[Source data]
☆ ☆ ☆ ☆ ☆ ☆ ☆

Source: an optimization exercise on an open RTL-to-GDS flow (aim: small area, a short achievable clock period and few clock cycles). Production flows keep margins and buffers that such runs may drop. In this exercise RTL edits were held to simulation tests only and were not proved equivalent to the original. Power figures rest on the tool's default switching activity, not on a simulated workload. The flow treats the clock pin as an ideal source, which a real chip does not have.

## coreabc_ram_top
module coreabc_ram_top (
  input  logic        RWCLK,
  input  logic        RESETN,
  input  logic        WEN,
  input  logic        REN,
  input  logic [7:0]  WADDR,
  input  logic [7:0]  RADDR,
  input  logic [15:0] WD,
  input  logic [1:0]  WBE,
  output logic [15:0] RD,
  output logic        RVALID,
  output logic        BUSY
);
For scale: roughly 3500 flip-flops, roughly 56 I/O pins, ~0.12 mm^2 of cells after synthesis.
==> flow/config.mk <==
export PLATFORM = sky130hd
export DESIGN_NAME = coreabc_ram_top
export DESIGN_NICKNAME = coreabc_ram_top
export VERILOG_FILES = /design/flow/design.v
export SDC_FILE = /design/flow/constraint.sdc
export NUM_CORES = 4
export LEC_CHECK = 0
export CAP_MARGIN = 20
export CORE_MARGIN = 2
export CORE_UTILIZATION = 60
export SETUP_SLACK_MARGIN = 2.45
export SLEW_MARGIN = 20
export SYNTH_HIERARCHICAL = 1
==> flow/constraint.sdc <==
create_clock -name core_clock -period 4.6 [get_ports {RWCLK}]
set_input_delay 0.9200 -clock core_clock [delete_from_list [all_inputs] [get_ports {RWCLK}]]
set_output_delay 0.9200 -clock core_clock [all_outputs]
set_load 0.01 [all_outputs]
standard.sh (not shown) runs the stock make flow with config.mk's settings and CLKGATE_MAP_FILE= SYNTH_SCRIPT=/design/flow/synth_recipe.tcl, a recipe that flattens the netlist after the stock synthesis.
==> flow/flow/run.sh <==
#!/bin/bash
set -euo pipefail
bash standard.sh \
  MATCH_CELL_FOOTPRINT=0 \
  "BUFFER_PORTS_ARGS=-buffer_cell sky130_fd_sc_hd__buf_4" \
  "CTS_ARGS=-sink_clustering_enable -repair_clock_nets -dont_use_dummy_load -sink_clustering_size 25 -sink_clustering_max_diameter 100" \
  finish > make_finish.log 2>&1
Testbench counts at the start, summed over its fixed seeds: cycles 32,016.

☆ ☆ ☆ ☆ ☆ ☆ ☆

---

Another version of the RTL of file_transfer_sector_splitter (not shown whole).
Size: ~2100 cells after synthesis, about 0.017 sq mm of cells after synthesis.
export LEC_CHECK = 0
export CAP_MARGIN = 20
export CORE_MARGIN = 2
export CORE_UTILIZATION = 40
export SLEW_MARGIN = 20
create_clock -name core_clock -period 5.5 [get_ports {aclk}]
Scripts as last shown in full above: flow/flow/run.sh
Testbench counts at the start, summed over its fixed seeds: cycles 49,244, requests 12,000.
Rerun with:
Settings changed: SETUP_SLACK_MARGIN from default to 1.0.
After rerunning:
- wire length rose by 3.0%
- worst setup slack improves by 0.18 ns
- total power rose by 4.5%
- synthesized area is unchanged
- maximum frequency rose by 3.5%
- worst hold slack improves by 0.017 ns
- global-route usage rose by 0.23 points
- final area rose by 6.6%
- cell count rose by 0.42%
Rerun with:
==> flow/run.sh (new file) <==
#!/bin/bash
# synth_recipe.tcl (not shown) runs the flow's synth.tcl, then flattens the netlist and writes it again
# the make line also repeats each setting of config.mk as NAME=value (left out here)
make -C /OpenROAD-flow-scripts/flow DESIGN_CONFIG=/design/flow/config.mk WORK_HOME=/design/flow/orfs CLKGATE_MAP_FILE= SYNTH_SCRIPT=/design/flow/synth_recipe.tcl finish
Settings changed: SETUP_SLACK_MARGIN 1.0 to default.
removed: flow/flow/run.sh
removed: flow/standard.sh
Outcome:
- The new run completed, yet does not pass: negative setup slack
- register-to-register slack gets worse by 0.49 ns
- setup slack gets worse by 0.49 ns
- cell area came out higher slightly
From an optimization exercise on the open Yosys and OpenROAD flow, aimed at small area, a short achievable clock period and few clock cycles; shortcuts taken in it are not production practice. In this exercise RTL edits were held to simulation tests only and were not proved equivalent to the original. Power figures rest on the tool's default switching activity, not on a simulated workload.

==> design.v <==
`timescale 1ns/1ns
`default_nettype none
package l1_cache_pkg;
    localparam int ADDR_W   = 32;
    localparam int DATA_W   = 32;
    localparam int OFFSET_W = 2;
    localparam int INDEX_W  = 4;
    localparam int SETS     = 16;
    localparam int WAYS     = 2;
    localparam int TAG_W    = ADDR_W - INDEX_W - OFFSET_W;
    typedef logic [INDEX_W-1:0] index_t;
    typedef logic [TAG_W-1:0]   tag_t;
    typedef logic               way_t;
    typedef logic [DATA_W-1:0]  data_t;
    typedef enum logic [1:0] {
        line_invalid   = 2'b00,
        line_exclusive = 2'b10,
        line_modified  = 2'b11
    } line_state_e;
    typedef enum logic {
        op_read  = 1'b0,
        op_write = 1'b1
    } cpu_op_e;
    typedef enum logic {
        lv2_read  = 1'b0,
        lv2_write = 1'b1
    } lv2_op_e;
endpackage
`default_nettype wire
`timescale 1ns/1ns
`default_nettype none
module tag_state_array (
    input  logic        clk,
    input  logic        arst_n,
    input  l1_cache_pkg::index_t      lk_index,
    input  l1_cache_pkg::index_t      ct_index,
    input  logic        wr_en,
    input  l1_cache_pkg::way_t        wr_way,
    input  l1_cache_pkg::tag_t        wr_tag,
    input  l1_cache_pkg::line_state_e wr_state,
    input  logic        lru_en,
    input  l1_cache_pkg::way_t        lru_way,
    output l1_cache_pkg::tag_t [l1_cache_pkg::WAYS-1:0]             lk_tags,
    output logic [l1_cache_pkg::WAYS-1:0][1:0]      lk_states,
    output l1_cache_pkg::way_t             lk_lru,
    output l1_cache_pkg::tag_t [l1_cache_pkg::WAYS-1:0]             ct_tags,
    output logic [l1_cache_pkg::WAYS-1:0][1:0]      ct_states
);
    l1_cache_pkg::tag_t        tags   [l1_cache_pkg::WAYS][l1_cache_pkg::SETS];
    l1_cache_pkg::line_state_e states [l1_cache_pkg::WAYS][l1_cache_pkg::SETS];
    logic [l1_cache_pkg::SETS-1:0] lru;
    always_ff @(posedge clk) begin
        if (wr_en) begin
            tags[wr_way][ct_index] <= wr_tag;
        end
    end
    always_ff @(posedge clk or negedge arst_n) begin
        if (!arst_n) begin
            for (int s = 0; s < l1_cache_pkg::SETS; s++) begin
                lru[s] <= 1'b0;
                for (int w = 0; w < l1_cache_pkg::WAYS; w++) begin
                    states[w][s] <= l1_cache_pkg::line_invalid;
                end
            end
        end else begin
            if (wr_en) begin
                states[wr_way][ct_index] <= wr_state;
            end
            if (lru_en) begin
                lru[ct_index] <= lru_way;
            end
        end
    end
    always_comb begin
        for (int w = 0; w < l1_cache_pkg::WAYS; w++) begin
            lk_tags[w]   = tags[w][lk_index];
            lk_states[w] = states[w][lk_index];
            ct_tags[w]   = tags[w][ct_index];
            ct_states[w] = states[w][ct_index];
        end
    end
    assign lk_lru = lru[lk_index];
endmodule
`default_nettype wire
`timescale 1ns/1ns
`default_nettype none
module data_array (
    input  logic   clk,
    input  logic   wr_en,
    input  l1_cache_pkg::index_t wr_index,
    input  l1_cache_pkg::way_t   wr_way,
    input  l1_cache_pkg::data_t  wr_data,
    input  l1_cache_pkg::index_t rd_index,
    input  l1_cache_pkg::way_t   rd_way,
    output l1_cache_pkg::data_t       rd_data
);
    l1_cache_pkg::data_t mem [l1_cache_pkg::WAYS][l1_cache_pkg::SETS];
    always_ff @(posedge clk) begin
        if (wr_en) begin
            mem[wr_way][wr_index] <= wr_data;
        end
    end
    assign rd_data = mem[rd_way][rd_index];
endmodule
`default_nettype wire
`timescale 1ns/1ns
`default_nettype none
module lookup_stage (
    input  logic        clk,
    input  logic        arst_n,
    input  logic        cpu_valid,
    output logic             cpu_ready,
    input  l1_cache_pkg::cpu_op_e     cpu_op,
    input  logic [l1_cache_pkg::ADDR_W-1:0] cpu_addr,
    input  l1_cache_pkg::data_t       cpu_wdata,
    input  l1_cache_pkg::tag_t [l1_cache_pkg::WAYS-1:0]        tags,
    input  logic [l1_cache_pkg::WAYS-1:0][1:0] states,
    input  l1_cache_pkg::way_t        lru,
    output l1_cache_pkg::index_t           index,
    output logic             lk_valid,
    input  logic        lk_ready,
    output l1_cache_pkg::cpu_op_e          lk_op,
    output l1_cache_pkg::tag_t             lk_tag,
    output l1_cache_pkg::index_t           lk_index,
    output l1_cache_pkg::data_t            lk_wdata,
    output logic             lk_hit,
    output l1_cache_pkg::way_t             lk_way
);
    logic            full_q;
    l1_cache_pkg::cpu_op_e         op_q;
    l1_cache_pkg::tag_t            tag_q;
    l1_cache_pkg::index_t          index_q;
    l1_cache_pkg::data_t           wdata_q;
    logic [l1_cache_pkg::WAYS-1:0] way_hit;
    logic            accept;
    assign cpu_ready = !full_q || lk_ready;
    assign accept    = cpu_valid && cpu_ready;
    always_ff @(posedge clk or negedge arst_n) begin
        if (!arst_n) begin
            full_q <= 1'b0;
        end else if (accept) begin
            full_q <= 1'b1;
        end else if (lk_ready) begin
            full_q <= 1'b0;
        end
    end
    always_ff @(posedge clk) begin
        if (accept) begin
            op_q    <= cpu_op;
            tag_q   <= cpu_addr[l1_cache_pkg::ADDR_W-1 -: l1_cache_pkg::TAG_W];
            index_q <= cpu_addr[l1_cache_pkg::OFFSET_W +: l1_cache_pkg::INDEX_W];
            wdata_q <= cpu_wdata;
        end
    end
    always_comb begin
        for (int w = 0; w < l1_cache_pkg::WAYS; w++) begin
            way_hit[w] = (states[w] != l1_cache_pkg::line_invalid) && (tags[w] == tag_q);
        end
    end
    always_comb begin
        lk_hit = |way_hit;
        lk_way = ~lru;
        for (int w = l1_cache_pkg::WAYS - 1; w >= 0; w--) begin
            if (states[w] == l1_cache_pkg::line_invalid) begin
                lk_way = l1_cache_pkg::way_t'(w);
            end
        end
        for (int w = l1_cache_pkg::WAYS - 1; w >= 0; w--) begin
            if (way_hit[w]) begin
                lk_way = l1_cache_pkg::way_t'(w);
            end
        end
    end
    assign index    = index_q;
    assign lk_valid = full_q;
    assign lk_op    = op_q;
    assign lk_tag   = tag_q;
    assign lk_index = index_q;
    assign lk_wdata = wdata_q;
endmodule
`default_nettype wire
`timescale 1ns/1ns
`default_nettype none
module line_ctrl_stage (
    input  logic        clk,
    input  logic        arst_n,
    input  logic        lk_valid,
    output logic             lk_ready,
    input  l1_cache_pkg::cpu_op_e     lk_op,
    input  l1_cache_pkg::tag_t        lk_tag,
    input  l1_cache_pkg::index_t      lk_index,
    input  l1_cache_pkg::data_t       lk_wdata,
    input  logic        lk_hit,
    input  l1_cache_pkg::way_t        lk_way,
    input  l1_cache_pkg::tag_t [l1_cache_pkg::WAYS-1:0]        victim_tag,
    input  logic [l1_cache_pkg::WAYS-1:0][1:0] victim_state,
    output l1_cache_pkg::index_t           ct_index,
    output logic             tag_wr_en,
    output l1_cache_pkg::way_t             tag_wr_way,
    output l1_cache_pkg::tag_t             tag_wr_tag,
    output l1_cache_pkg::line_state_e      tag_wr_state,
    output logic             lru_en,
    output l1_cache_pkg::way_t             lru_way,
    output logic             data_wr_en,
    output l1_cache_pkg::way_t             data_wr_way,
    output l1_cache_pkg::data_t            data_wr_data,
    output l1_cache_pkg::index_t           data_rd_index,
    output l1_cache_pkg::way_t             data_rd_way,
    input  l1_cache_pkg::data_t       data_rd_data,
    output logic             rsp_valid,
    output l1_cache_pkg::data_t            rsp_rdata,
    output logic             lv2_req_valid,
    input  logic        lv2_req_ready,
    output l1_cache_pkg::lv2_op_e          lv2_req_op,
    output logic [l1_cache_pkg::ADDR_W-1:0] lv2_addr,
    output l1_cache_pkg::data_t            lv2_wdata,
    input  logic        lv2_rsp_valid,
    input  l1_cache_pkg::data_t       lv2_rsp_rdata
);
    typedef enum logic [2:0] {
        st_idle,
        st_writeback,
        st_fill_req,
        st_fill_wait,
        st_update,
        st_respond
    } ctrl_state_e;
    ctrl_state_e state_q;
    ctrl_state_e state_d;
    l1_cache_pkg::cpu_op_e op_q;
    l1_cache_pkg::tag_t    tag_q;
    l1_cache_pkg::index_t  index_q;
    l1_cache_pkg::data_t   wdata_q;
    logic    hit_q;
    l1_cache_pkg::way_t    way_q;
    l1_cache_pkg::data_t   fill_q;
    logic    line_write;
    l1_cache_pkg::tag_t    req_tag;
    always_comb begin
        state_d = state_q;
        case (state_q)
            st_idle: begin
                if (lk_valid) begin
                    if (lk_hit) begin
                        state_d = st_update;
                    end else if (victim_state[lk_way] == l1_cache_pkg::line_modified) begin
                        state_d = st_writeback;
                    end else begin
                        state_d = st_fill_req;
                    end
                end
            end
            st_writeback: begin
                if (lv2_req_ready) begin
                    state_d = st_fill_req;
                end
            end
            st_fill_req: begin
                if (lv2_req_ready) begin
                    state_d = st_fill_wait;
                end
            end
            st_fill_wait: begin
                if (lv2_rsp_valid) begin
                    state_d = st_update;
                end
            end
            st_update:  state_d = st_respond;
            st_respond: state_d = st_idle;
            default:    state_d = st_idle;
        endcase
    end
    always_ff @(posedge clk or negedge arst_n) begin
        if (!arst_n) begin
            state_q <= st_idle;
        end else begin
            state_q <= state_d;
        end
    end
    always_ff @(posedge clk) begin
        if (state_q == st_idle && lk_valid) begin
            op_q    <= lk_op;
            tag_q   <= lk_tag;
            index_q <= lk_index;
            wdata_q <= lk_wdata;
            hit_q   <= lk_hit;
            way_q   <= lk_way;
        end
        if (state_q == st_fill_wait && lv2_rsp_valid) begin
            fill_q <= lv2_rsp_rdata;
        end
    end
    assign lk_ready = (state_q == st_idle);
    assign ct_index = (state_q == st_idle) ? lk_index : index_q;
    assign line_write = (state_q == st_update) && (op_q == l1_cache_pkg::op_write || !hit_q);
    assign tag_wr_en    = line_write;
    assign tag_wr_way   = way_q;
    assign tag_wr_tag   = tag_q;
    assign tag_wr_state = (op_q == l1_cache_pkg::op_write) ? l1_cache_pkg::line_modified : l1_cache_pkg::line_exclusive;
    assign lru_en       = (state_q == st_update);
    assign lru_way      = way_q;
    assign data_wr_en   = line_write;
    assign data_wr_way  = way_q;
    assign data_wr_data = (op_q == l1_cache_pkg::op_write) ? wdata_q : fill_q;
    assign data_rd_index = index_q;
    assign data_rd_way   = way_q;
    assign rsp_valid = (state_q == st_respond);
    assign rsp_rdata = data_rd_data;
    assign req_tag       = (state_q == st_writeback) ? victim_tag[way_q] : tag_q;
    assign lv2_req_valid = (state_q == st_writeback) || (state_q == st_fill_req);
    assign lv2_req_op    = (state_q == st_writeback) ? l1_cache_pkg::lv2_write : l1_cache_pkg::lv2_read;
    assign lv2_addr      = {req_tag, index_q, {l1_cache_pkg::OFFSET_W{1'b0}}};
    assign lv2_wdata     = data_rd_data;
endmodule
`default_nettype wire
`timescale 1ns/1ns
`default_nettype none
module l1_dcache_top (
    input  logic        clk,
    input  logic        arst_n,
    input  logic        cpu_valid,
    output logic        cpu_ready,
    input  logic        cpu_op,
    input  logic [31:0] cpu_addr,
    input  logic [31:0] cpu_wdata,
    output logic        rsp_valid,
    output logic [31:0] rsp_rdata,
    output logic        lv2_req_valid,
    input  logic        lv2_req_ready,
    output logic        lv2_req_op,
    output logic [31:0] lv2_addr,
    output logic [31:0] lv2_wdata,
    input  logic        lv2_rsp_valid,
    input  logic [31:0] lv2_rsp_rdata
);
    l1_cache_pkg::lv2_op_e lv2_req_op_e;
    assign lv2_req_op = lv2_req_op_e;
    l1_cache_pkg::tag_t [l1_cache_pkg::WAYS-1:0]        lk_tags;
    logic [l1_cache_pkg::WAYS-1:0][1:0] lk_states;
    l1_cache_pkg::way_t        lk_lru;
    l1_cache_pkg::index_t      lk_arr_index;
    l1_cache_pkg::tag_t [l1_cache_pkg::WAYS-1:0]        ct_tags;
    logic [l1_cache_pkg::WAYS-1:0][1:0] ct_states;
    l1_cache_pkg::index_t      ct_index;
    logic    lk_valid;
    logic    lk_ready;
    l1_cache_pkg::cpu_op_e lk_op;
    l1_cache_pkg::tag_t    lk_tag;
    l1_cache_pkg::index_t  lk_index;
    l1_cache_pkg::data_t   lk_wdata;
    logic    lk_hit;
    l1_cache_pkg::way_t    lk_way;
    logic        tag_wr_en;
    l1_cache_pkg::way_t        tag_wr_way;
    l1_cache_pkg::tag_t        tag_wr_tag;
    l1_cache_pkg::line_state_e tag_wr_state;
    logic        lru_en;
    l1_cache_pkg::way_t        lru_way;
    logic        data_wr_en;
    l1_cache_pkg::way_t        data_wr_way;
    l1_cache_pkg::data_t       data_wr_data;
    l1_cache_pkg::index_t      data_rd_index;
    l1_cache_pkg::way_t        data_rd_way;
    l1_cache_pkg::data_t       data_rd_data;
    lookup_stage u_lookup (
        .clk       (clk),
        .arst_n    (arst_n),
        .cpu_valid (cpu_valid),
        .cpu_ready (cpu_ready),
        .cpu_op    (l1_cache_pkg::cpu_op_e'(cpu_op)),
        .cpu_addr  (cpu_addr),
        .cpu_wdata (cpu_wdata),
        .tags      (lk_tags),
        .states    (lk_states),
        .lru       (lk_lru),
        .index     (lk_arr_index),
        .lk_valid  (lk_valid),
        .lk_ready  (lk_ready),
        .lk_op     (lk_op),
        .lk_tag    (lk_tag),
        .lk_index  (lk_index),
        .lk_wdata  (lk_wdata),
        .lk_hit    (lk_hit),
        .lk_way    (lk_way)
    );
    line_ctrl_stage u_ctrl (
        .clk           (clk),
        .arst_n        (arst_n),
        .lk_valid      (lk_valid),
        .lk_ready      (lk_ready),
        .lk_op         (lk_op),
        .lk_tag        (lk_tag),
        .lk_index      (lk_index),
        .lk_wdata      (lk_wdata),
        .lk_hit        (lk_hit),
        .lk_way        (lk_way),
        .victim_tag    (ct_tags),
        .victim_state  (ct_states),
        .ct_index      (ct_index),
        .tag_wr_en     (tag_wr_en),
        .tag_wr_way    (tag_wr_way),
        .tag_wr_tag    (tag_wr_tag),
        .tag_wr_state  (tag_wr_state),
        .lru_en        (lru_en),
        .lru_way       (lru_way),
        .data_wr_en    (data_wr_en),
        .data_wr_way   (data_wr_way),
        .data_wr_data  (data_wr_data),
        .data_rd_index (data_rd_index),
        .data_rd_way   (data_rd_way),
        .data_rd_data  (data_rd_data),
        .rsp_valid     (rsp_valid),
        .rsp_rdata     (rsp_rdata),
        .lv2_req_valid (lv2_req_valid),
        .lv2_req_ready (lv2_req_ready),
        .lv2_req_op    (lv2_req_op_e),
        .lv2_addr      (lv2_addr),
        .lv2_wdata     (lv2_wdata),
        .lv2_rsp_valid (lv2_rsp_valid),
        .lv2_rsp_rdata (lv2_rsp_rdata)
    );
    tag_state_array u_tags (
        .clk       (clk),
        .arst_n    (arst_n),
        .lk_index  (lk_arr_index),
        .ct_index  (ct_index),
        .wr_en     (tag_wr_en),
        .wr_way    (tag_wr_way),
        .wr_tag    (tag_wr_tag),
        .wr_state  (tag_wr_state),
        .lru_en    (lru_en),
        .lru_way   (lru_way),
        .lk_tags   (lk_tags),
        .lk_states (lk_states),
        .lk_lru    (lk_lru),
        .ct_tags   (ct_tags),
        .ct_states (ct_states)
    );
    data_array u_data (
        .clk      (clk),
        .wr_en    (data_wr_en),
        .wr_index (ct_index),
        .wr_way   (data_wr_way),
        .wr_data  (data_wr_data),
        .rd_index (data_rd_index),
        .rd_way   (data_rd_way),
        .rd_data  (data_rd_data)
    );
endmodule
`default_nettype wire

☆ ☆ ☆ ☆ ☆ ☆ ☆

Lines of the material in which the word "enum" occurs are to be copied out.

    typedef enum logic [1:0] {
    typedef enum logic {
    typedef enum logic {
    typedef enum logic [2:0] {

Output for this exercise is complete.